- **Data shown**:
_ _ _

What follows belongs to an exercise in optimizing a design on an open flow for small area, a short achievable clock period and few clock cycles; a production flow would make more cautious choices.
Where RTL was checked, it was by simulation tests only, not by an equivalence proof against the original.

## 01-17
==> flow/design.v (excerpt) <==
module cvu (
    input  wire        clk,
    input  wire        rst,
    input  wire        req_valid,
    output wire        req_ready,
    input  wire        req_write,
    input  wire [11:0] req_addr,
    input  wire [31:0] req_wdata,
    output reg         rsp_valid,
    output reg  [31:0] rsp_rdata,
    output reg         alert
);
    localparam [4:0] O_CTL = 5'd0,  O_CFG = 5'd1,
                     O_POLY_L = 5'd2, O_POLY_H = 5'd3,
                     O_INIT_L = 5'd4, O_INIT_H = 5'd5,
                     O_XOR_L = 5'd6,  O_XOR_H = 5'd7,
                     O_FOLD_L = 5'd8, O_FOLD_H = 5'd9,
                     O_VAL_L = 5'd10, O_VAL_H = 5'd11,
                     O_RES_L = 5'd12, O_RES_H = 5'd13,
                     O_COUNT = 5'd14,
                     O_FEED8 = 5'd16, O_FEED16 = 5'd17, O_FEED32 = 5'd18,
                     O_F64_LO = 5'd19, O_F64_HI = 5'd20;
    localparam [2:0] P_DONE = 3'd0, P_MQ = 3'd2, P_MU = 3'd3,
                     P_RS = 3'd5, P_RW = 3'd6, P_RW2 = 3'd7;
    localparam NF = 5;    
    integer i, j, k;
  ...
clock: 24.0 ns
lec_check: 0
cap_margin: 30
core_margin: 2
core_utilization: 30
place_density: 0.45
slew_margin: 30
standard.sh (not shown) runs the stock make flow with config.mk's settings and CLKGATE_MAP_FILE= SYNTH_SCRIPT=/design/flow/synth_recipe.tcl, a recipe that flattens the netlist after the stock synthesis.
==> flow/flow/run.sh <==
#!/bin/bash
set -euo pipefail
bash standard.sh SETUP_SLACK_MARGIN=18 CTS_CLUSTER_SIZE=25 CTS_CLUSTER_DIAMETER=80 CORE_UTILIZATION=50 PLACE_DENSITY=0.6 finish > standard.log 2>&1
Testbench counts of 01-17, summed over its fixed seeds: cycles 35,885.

_ _ _

- **Task to carry out**:
Return the span of lines in the data above that opens at the line with "O_RES_L = 5'd12, O_RES_H" and closes at the line with "localparam [2:0] P_DONE", exactly, ends included, nothing else.

- **Solution to the exercise**:
                     O_RES_L = 5'd12, O_RES_H = 5'd13,
                     O_COUNT = 5'd14,
                     O_FEED8 = 5'd16, O_FEED16 = 5'd17, O_FEED32 = 5'd18,
                     O_F64_LO = 5'd19, O_F64_HI = 5'd20;
    localparam [2:0] P_DONE = 3'd0, P_MQ = 3'd2, P_MU = 3'd3,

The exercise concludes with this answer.